BEGIN

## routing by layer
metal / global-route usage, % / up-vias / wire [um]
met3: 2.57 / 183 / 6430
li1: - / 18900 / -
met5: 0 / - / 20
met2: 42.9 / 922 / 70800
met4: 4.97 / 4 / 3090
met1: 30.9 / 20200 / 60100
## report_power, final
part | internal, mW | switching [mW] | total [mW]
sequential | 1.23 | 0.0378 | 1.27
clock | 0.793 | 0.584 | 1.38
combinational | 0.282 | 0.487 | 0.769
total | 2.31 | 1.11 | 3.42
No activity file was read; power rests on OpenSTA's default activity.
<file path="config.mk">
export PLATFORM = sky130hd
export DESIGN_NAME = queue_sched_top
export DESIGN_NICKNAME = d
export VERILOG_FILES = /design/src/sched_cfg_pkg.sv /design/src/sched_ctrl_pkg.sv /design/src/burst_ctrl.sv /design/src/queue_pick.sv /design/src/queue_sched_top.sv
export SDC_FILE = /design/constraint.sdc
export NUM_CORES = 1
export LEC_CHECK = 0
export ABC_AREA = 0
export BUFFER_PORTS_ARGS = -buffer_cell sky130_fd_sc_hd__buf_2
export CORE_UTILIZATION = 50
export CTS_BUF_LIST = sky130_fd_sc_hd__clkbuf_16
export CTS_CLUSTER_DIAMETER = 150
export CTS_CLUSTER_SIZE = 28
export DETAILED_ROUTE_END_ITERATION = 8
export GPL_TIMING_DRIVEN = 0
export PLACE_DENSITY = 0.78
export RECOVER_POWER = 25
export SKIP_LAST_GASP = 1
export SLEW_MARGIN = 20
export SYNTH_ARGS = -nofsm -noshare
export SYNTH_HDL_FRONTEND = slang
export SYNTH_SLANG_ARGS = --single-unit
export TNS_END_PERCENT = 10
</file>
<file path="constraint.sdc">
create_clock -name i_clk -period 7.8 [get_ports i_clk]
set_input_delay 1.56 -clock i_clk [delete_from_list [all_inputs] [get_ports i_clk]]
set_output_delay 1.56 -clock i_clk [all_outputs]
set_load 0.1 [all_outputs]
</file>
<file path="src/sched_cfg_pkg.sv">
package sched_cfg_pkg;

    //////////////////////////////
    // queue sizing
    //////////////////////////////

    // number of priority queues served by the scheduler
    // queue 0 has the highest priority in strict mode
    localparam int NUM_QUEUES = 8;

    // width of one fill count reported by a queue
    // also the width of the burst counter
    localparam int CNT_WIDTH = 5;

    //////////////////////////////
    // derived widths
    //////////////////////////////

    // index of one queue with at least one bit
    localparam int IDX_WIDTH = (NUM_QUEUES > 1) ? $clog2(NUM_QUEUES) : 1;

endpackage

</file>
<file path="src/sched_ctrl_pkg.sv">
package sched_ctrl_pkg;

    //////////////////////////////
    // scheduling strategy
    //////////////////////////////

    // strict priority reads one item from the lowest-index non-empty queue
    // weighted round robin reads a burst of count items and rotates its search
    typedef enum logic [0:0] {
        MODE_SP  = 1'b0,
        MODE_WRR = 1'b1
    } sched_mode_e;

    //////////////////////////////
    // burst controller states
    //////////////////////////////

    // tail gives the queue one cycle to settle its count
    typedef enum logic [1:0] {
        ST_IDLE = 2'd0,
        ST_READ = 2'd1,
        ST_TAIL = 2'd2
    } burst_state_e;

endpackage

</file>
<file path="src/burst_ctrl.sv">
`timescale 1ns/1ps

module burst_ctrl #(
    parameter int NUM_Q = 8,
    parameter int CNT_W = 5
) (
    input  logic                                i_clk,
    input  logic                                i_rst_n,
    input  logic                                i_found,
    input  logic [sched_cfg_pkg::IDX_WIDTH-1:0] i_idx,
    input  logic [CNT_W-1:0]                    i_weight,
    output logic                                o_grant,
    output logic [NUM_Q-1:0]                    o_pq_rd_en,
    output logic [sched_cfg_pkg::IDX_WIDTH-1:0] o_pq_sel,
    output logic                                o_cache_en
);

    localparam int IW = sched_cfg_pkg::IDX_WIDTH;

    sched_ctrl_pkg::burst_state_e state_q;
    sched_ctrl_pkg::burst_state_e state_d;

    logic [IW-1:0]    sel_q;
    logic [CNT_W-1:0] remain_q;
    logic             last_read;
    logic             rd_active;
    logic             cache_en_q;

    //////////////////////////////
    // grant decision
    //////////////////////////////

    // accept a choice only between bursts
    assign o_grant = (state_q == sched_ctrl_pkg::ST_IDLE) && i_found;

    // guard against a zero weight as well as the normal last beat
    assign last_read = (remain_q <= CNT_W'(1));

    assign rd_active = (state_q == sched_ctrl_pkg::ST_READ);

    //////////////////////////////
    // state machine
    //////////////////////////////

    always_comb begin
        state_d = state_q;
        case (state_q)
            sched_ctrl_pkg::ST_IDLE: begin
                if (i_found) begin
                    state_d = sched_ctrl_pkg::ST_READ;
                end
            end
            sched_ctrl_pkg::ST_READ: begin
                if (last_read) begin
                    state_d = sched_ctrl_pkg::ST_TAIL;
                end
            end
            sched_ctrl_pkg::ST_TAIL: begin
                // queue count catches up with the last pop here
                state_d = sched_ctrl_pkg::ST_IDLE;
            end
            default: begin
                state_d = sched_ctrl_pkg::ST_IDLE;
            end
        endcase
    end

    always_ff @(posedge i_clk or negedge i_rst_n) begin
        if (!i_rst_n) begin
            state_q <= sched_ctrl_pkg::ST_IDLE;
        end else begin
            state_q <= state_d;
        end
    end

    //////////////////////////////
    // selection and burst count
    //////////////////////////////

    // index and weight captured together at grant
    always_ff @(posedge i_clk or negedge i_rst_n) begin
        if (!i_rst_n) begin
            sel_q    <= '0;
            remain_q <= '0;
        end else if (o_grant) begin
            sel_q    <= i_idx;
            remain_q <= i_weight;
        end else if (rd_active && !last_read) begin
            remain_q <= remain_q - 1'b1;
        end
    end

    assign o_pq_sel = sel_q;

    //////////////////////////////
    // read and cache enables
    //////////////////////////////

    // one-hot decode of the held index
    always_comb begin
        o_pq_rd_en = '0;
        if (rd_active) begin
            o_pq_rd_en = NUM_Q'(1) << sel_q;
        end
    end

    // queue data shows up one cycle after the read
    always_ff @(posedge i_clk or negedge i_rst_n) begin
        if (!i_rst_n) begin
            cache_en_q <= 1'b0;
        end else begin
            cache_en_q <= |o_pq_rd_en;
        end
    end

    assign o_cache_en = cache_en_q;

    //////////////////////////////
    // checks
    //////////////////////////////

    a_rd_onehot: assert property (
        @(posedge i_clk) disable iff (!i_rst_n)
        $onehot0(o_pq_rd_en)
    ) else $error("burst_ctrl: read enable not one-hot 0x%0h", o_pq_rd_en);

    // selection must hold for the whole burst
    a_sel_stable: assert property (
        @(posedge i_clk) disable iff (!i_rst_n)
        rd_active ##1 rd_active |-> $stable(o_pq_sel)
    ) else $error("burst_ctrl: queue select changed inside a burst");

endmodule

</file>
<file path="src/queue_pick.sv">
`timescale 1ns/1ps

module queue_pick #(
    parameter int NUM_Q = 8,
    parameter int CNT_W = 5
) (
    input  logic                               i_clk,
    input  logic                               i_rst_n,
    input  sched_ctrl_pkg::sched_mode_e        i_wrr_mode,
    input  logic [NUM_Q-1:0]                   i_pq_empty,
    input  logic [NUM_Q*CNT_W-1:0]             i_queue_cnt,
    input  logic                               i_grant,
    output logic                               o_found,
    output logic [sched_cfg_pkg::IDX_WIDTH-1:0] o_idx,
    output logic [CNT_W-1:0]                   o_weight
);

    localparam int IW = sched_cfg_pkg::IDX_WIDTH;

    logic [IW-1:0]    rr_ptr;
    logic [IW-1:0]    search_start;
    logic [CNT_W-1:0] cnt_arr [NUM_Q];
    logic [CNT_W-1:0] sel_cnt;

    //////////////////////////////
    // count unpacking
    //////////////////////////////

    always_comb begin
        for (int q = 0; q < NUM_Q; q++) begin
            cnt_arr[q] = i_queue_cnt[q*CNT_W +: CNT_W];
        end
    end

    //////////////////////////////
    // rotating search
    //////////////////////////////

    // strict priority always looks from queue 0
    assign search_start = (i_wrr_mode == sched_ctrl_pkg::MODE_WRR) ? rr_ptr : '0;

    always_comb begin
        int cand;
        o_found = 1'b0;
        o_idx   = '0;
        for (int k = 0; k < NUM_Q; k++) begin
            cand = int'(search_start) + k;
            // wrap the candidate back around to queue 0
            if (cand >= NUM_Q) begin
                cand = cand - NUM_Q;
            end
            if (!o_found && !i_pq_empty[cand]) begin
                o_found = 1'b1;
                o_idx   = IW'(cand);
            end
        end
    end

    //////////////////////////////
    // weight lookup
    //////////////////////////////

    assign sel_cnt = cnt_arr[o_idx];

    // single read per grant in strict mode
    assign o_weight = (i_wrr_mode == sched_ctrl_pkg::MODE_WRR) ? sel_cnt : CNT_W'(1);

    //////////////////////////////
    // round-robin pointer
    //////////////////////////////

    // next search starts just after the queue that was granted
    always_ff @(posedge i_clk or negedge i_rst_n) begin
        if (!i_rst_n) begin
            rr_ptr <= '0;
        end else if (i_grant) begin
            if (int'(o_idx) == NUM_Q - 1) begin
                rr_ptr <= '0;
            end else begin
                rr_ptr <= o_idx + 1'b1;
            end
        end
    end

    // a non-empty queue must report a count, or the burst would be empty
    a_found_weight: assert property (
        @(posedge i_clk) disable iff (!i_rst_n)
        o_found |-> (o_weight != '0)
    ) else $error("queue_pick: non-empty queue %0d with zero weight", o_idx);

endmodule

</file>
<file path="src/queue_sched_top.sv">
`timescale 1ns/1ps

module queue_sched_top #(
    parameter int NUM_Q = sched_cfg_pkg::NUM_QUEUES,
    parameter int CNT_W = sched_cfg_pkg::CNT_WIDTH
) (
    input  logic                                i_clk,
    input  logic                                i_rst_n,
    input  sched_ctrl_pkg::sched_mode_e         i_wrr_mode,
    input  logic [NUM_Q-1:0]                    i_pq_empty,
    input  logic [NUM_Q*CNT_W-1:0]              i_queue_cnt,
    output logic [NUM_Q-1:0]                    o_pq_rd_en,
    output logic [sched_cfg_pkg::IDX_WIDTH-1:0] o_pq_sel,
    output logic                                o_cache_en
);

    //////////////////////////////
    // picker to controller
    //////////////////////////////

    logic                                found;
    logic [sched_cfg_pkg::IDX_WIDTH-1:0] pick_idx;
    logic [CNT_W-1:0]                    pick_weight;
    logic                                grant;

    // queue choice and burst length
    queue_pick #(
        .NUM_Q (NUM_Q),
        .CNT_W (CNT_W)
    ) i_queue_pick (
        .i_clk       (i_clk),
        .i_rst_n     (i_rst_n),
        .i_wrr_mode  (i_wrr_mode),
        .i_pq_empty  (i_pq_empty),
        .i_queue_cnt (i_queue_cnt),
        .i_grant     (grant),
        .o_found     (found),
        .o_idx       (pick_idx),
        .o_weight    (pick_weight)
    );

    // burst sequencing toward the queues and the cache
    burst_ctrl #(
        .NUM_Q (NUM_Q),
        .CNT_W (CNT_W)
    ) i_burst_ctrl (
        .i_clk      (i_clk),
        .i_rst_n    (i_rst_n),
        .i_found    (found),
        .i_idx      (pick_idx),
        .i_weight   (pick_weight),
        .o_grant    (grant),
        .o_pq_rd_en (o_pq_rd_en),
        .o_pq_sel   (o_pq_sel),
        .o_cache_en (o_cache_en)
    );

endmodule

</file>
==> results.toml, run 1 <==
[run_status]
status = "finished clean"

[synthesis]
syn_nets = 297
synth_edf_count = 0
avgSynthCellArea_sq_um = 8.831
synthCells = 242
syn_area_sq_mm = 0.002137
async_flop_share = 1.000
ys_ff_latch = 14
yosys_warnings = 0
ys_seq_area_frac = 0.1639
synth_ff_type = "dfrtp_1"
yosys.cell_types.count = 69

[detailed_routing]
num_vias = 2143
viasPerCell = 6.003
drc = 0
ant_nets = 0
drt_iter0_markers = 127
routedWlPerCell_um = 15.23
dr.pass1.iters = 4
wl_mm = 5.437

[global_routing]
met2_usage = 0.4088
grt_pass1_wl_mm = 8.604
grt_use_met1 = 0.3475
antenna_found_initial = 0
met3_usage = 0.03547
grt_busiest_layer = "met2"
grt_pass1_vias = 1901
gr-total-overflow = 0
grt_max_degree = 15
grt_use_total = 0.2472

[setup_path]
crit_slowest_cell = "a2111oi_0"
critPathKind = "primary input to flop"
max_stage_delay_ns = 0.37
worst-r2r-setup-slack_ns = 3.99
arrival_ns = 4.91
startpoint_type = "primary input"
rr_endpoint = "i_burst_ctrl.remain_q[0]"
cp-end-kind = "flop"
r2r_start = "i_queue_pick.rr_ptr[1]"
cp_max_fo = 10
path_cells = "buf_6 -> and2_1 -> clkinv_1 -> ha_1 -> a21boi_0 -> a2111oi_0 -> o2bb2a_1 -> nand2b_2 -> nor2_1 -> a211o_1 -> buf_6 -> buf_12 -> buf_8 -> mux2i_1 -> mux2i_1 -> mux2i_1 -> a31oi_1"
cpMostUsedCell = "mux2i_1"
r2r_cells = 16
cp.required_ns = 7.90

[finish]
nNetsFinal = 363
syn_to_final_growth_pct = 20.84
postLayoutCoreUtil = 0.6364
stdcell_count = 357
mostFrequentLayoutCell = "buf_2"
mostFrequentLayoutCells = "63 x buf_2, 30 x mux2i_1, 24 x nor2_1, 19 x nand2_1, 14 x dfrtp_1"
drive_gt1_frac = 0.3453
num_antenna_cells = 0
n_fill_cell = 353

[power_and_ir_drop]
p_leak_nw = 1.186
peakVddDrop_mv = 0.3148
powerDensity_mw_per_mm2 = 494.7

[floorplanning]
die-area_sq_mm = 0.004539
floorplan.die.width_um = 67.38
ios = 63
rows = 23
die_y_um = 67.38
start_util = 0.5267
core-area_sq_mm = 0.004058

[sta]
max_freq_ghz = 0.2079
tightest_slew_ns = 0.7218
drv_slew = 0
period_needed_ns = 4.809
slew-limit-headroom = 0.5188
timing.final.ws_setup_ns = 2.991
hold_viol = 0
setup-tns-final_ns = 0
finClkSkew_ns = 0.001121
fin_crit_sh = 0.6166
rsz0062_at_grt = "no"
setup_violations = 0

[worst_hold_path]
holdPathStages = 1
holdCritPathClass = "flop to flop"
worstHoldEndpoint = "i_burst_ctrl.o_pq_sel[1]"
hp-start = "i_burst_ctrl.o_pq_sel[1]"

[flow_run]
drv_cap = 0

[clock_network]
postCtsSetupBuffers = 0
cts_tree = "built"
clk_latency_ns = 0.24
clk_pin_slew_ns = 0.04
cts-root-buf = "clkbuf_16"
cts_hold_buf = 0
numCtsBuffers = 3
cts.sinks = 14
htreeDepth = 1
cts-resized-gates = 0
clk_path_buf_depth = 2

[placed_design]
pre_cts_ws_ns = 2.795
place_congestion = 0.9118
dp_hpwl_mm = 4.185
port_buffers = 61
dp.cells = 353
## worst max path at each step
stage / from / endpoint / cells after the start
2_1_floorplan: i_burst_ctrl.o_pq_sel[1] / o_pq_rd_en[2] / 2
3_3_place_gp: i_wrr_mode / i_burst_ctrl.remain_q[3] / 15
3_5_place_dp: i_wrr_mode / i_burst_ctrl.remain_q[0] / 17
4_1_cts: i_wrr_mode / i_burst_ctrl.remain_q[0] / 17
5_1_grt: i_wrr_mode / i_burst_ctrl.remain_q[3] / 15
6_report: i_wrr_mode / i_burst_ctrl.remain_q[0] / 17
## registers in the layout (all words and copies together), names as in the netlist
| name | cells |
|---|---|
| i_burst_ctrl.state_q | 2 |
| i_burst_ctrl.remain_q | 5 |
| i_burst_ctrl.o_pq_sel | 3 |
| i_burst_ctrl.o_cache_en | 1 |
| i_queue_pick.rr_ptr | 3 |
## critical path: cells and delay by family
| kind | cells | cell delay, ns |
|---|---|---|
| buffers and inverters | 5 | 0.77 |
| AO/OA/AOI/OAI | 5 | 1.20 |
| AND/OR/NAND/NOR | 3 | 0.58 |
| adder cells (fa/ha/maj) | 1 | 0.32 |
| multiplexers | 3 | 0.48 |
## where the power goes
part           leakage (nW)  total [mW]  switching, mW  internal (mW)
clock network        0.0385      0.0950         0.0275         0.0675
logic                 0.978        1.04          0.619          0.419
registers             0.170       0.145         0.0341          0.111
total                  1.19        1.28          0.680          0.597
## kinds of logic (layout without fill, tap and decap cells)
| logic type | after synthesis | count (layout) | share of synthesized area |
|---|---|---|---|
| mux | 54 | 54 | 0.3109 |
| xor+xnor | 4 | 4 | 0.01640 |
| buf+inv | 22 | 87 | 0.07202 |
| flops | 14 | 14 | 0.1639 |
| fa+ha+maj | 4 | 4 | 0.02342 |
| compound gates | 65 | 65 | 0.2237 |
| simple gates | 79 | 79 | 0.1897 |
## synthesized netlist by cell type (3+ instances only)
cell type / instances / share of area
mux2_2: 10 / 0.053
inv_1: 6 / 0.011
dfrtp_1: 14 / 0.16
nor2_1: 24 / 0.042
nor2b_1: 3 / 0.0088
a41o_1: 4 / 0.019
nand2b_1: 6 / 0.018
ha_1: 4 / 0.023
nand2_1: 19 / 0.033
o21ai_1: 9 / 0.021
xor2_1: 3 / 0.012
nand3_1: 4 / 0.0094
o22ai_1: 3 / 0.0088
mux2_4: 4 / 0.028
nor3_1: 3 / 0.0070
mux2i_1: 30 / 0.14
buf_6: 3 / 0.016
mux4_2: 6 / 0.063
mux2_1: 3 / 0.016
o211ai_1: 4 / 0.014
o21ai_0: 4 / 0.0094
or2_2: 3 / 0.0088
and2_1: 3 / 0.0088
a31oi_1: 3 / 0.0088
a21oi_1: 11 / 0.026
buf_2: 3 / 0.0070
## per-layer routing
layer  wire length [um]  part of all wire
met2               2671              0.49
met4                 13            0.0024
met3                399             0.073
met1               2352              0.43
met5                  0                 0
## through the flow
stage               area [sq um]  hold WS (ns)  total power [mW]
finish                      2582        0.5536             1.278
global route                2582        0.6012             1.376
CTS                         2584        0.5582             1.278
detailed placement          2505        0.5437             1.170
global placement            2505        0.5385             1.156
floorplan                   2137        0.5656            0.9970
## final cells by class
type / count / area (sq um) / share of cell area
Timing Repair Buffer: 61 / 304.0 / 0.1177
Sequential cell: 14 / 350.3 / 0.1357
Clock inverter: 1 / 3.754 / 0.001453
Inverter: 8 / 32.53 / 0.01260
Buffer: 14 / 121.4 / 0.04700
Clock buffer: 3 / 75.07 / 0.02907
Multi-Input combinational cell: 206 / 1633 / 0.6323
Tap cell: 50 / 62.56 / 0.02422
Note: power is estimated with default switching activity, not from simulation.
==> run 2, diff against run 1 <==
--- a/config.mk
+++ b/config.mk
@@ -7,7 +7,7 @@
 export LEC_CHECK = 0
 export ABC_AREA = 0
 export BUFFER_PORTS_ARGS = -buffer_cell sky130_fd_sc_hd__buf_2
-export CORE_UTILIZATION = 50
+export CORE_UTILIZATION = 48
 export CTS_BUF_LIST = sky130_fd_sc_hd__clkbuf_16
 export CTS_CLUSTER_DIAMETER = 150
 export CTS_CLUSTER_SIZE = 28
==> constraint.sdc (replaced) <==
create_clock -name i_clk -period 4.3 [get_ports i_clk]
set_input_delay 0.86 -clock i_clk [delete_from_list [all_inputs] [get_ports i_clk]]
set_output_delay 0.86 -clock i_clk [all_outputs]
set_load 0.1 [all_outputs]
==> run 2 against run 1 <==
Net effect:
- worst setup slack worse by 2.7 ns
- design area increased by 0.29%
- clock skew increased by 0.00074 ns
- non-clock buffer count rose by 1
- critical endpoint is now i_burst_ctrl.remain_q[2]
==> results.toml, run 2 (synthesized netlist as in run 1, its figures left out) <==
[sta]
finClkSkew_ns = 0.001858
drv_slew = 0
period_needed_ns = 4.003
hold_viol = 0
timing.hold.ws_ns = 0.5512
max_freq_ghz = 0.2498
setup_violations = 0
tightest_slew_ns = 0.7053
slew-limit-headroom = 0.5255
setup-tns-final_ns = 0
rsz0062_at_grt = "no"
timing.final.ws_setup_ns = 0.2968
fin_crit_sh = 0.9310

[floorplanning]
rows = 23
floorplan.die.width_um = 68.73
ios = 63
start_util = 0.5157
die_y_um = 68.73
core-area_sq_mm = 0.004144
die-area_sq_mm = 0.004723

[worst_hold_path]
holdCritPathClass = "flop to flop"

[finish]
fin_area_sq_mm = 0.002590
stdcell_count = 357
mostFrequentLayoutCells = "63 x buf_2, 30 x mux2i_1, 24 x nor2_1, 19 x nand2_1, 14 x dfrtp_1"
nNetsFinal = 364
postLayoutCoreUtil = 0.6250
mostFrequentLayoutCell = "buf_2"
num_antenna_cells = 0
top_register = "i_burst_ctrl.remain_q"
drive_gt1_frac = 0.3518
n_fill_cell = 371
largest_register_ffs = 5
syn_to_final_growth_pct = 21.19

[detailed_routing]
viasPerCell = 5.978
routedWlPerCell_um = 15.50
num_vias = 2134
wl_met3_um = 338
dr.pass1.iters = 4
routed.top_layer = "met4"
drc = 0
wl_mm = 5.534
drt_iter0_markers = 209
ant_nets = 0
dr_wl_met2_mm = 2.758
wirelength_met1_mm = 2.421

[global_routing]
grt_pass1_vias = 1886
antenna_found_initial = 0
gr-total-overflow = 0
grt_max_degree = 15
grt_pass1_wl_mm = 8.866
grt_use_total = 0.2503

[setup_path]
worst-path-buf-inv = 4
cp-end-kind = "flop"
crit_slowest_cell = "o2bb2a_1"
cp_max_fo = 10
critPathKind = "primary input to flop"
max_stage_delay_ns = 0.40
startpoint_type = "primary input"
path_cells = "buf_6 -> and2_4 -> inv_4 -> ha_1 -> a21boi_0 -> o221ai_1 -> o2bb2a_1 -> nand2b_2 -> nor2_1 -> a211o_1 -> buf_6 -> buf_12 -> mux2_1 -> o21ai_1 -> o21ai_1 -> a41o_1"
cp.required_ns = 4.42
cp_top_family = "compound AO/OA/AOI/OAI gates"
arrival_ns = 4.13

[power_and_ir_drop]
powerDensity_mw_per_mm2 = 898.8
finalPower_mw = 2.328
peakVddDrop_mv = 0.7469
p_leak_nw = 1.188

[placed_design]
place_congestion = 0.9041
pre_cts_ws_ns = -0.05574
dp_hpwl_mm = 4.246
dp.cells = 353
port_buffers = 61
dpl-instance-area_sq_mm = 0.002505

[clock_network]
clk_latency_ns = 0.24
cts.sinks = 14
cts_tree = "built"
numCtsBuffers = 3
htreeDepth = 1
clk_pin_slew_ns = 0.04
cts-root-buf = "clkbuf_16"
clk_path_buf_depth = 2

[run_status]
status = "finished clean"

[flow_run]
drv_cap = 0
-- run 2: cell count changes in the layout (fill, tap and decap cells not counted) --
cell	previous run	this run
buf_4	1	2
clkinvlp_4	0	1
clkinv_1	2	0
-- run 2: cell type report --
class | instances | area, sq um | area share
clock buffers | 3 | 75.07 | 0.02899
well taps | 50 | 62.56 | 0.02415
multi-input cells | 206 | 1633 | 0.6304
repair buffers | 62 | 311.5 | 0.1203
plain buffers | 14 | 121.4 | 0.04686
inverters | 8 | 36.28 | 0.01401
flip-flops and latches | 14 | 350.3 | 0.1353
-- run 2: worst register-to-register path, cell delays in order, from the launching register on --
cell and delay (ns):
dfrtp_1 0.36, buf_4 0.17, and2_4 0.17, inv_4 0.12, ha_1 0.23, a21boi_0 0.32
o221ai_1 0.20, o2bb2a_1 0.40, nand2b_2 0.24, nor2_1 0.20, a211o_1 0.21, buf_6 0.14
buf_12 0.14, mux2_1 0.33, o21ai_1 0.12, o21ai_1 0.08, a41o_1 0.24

END

**Exercise details:** Your answer should be exactly the lines of the data above, from the first through the line containing "export DESIGN_NAME = queue_sched_top".

**Task solution:**
## routing by layer
metal / global-route usage, % / up-vias / wire [um]
met3: 2.57 / 183 / 6430
li1: - / 18900 / -
met5: 0 / - / 20
met2: 42.9 / 922 / 70800
met4: 4.97 / 4 / 3090
met1: 30.9 / 20200 / 60100
## report_power, final
part | internal, mW | switching [mW] | total [mW]
sequential | 1.23 | 0.0378 | 1.27
clock | 0.793 | 0.584 | 1.38
combinational | 0.282 | 0.487 | 0.769
total | 2.31 | 1.11 | 3.42
No activity file was read; power rests on OpenSTA's default activity.
<file path="config.mk">
export PLATFORM = sky130hd
export DESIGN_NAME = queue_sched_top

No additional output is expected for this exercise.